● **PROBLEM REQUIREMENTS**:
When the line containing "max in group" appears in the data below, begin copying there and stop only after the line containing "Inverter | 8 | 32.5 |".

[DATA — start]

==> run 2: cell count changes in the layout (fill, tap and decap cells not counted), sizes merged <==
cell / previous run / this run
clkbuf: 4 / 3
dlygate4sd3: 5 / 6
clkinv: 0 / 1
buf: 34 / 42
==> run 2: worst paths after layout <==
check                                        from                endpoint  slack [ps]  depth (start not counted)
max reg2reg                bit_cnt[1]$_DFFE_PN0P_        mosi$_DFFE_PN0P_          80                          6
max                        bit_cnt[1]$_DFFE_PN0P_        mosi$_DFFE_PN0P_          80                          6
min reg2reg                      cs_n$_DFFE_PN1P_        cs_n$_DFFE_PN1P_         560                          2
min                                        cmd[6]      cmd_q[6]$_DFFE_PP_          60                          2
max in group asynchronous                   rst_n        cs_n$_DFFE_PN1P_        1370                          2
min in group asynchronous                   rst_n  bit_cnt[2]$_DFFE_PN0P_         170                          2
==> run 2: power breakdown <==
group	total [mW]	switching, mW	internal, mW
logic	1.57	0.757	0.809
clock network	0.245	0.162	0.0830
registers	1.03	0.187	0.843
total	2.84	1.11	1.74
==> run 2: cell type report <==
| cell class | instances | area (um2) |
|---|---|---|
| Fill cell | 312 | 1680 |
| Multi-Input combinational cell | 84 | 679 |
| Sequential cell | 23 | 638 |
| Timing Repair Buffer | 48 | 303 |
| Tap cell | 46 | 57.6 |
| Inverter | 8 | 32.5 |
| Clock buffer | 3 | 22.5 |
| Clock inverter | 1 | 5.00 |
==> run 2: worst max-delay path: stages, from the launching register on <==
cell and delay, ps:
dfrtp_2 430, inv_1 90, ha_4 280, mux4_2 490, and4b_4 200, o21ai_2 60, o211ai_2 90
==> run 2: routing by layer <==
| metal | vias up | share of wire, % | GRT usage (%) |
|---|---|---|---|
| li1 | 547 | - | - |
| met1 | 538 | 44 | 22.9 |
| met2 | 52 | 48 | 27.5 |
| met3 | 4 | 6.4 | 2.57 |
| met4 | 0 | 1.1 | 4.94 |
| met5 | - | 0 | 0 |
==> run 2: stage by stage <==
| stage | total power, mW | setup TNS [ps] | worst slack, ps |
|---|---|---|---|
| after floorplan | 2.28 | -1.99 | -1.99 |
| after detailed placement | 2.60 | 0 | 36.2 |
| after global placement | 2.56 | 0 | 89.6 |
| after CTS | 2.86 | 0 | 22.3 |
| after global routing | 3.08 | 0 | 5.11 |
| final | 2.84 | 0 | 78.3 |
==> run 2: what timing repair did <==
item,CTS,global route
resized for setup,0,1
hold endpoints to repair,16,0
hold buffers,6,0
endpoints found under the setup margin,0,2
--- src/common/uart_pkg.sv ---
package uart_pkg;

    // Frame format, fixed at 8N1
    localparam int DATA_BITS  = 8;
    localparam int OVERSAMPLE = 16;
    localparam int DIV_W      = 16;

    typedef logic [DATA_BITS-1:0] uart_byte_t;

    // Received byte with the stop bit check result on top
    typedef struct packed {
        logic       frame_err;
        uart_byte_t data;
    } rx_word_t;

    // Register map
    localparam logic [31:0] ADDR_DATA   = 32'h0;
    localparam logic [31:0] ADDR_STATUS = 32'h4;
    localparam logic [31:0] ADDR_DIV    = 32'h8;

    // STATUS bits
    localparam int STAT_TX_FULL    = 0;
    localparam int STAT_TX_EMPTY   = 1;
    localparam int STAT_RX_EMPTY   = 2;
    localparam int STAT_RX_OVERRUN = 3;
    localparam int STAT_FRAME_ERR  = 4;

endpackage
$ cat config.mk
export PLATFORM = sky130hd
export DESIGN_NAME = attn_weight_regs
export DESIGN_NICKNAME = d
export VERILOG_FILES = /design/src/gat_pkg.sv /design/src/attn_weight_regs.sv
export SDC_FILE = /design/constraint.sdc
export NUM_CORES = 1
export LEC_CHECK = 0
export BUFFER_PORTS_ARGS = -buffer_cell sky130_fd_sc_hd__buf_2
export CAP_MARGIN = 20
export CORE_MARGIN = 5
export CORE_UTILIZATION = 51
export CTS_CLUSTER_DIAMETER = 100
export DETAILED_ROUTE_END_ITERATION = 12
export PLACE_DENSITY = 0.88
export SYNTH_ARGS = -nofsm -noshare
export SYNTH_HDL_FRONTEND = slang
export SYNTH_SLANG_ARGS = --single-unit
$ cat constraint.sdc
create_clock -name clk -period 0.83 [get_ports clk]
set_input_delay 0 -clock clk [delete_from_list [all_inputs] [get_ports clk]]
set_output_delay 0 -clock clk [all_outputs]
set_load 0.02 [all_outputs]
--- src/gat_pkg.sv ---
// ===============================================
// shared widths, depths, pipeline lengths and the
// configuration address map for the attention
// coefficient stage, imported by every block
// ===============================================

package gat_pkg;

  // data widths
  localparam int DATA_WIDTH      = 8;
  localparam int WH_DATA_WIDTH   = 8;
  localparam int DMVM_DATA_WIDTH = 20;

  // attention vector, split into source and neighbour halves
  localparam int HALF_A_SIZE     = 8;
  localparam int A_DEPTH         = 2 * HALF_A_SIZE;
  localparam int CFG_A_IDX_WIDTH = $clog2(A_DEPTH);

  // features on top, source flag in bit 0
  localparam int WH_WIDTH        = HALF_A_SIZE * WH_DATA_WIDTH + 1;
  localparam int WH_DEPTH        = 32;
  localparam int WH_ADDR_WIDTH   = $clog2(WH_DEPTH);
  localparam int NUM_NODE_WIDTH  = $clog2(WH_DEPTH + 1);

  // pipeline shape
  localparam int COEF_SHIFT      = 12;
  localparam int NUM_STAGES      = $clog2(HALF_A_SIZE) + 1;
  localparam int COEF_LATENCY    = NUM_STAGES + 2;
  localparam int DRAIN_CNT_WIDTH = $clog2(COEF_LATENCY + 1);
  localparam int TREE_NODES      = 2 * HALF_A_SIZE - 1;

  // configuration address map
  localparam int CFG_ADDR_WIDTH  = 5;
  localparam int CFG_NODE_ADDR   = 16;

  localparam int COEF_FIFO_DEPTH = 16;

  // first node of a given adder tree level in the flat tree array
  function automatic int tree_offset(input int stage);
    return 2 * HALF_A_SIZE - ((2 * HALF_A_SIZE) >> stage);
  endfunction

endpackage
<file path="src/gat_pkg.sv">
// ===============================================
// shared widths, depths, pipeline lengths and the
// configuration address map for the attention
// coefficient stage, imported by every block
// ===============================================

package gat_pkg;

  // data widths
  localparam int DATA_WIDTH      = 8;
  localparam int WH_DATA_WIDTH   = 8;
  localparam int DMVM_DATA_WIDTH = 20;

  // attention vector, split into source and neighbour halves
  localparam int HALF_A_SIZE     = 8;
  localparam int A_DEPTH         = 2 * HALF_A_SIZE;
  localparam int CFG_A_IDX_WIDTH = $clog2(A_DEPTH);

  // features on top, source flag in bit 0
  localparam int WH_WIDTH        = HALF_A_SIZE * WH_DATA_WIDTH + 1;
  localparam int WH_DEPTH        = 32;
  localparam int WH_ADDR_WIDTH   = $clog2(WH_DEPTH);
  localparam int NUM_NODE_WIDTH  = $clog2(WH_DEPTH + 1);

  // pipeline shape
  localparam int COEF_SHIFT      = 12;
  localparam int NUM_STAGES      = $clog2(HALF_A_SIZE) + 1;
  localparam int COEF_LATENCY    = NUM_STAGES + 2;
  localparam int DRAIN_CNT_WIDTH = $clog2(COEF_LATENCY + 1);
  localparam int TREE_NODES      = 2 * HALF_A_SIZE - 1;

  // configuration address map
  localparam int CFG_ADDR_WIDTH  = 5;
  localparam int CFG_NODE_ADDR   = 16;

  localparam int COEF_FIFO_DEPTH = 16;

  // first node of a given adder tree level in the flat tree array
  function automatic int tree_offset(input int stage);
    return 2 * HALF_A_SIZE - ((2 * HALF_A_SIZE) >> stage);
  endfunction

endpackage

</file>
<file path="src/attn_coef_unit.sv">
// ===============================================
// pipelined attention coefficient unit
// coef = ReLU((a_src.Wh_src + a_nbr.Wh_j) >>> shift)
// takes one entry per cycle, writes the coefficient
// COEF_LATENCY cycles after its fetch strobe
// ===============================================

module attn_coef_unit (
  input  logic                                                 clk,
  input  logic                                                 rst_n,
  input  logic                                                 fetch_vld_i,
  input  logic [gat_pkg::WH_WIDTH-1:0]                         fetch_data_i,
  input  logic [gat_pkg::A_DEPTH-1:0][gat_pkg::DATA_WIDTH-1:0] a_i,
  output logic                                                 coef_wr_o,
  output logic [gat_pkg::DATA_WIDTH-1:0]                       coef_o
);

  import gat_pkg::*;

  // weight halves
  logic signed [DATA_WIDTH-1:0]      a_src [HALF_A_SIZE];
  logic signed [DATA_WIDTH-1:0]      a_nbr [HALF_A_SIZE];

  // stage 0 entry register
  logic signed [WH_DATA_WIDTH-1:0]   feat_q [HALF_A_SIZE];

  // products at the leaves, partial sums above, root last
  logic signed [DMVM_DATA_WIDTH-1:0] tree_q [TREE_NODES];

  // valid and source flag travel beside the data
  logic [NUM_STAGES:0]               vld_q;
  logic [NUM_STAGES:0]               src_q;

  // tail
  logic signed [DMVM_DATA_WIDTH-1:0] root_sum;
  logic signed [DMVM_DATA_WIDTH-1:0] src_sum;
  logic signed [DMVM_DATA_WIDTH-1:0] src_hold_q;
  logic signed [DMVM_DATA_WIDTH-1:0] total_sum;
  logic signed [DMVM_DATA_WIDTH-1:0] scaled_sum;
  logic [DATA_WIDTH-1:0]             coef_raw;
  logic [DATA_WIDTH-1:0]             coef_q;
  logic                              coef_wr_q;

  // ===============================================
  // split attention vector
  // ===============================================
  always_comb begin
    for (int k = 0; k < HALF_A_SIZE; k++) begin
      a_src[k] = a_i[k];
      a_nbr[k] = a_i[k + HALF_A_SIZE];
    end
  end

  // ===============================================
  // stage 0, register the entry
  // ===============================================
  // element 0 sits in the top byte
  always_ff @(posedge clk) begin
    if (fetch_vld_i) begin
      for (int k = 0; k < HALF_A_SIZE; k++) begin
        feat_q[k] <= fetch_data_i[WH_WIDTH-1-k*WH_DATA_WIDTH -: WH_DATA_WIDTH];
      end
    end
  end

  always_ff @(posedge clk or negedge rst_n) begin
    if (!rst_n) begin
      vld_q <= '0;
      src_q <= '0;
    end else begin
      vld_q <= {vld_q[NUM_STAGES-1:0], fetch_vld_i};
      src_q <= {src_q[NUM_STAGES-1:0], fetch_vld_i & fetch_data_i[0]};
    end
  end

  // ===============================================
  // multiply and adder tree
  // ===============================================
  always_ff @(posedge clk) begin
    // source entries use a_src, neighbours use a_nbr
    for (int k = 0; k < HALF_A_SIZE; k++) begin
      if (src_q[0]) begin
        tree_q[k] <= a_src[k] * feat_q[k];
      end else begin
        tree_q[k] <= a_nbr[k] * feat_q[k];
      end
    end
    // each level halves the number of terms
    for (int s = 1; s < NUM_STAGES; s++) begin
      for (int k = 0; k < (HALF_A_SIZE >> s); k++) begin
        tree_q[tree_offset(s) + k] <= tree_q[tree_offset(s - 1) + 2 * k]
                                    + tree_q[tree_offset(s - 1) + 2 * k + 1];
      end
    end
  end

  // ===============================================
  // source latch, scale and ReLU
  // ===============================================
  assign root_sum = tree_q[TREE_NODES-1];

  // a flagged entry pairs with its own sum
  assign src_sum    = src_q[NUM_STAGES] ? root_sum : src_hold_q;
  assign total_sum  = src_sum + root_sum;
  assign scaled_sum = total_sum >>> COEF_SHIFT;
  assign coef_raw   = scaled_sum[DATA_WIDTH-1:0];

  always_ff @(posedge clk or negedge rst_n) begin
    if (!rst_n) begin
      src_hold_q <= '0;
      coef_wr_q  <= 1'b0;
    end else begin
      coef_wr_q <= vld_q[NUM_STAGES];
      if (vld_q[NUM_STAGES] && src_q[NUM_STAGES]) begin
        src_hold_q <= root_sum;
      end
    end
  end

  // negative byte clamps to zero
  always_ff @(posedge clk) begin
    if (vld_q[NUM_STAGES]) begin
      coef_q <= coef_raw[DATA_WIDTH-1] ? '0 : coef_raw;
    end
  end

  assign coef_wr_o = coef_wr_q;
  assign coef_o    = coef_q;

endmodule

</file>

[DATA — finish]

● **THE COMPLETED TASK**:
max in group asynchronous                   rst_n        cs_n$_DFFE_PN1P_        1370                          2
min in group asynchronous                   rst_n  bit_cnt[2]$_DFFE_PN0P_         170                          2
==> run 2: power breakdown <==
group	total [mW]	switching, mW	internal, mW
logic	1.57	0.757	0.809
clock network	0.245	0.162	0.0830
registers	1.03	0.187	0.843
total	2.84	1.11	1.74
==> run 2: cell type report <==
| cell class | instances | area (um2) |
|---|---|---|
| Fill cell | 312 | 1680 |
| Multi-Input combinational cell | 84 | 679 |
| Sequential cell | 23 | 638 |
| Timing Repair Buffer | 48 | 303 |
| Tap cell | 46 | 57.6 |
| Inverter | 8 | 32.5 |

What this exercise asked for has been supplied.